▶ WHAT IS REQUIRED:
A faithful copy of the entire listing is what is needed.

▶ MATERIAL FOR THE TASK:
************

--- src/rtl/ram_pkg.sv ---
// rtl/ram_pkg.sv - shared widths, FSM states and mem_rw encodings for the RAM controller
package ram_pkg;

    localparam int ADDR_W = 2;
    localparam int DATA_W = 8;
    localparam int DEPTH  = 4;

    localparam logic MEM_WRITE = 1'b1;
    localparam logic MEM_READ  = 1'b0;

    typedef enum logic [2:0] {
        INIT,
        IDLE,
        WRITE,
        RADDR,
        RWAIT,
        RSP
    } state_e;

endpackage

************

▶ WRITTEN REPLY:
--- src/rtl/ram_pkg.sv ---
// rtl/ram_pkg.sv - shared widths, FSM states and mem_rw encodings for the RAM controller
package ram_pkg;

    localparam int ADDR_W = 2;
    localparam int DATA_W = 8;
    localparam int DEPTH  = 4;

    localparam logic MEM_WRITE = 1'b1;
    localparam logic MEM_READ  = 1'b0;

    typedef enum logic [2:0] {
        INIT,
        IDLE,
        WRITE,
        RADDR,
        RWAIT,
        RSP
    } state_e;

endpackage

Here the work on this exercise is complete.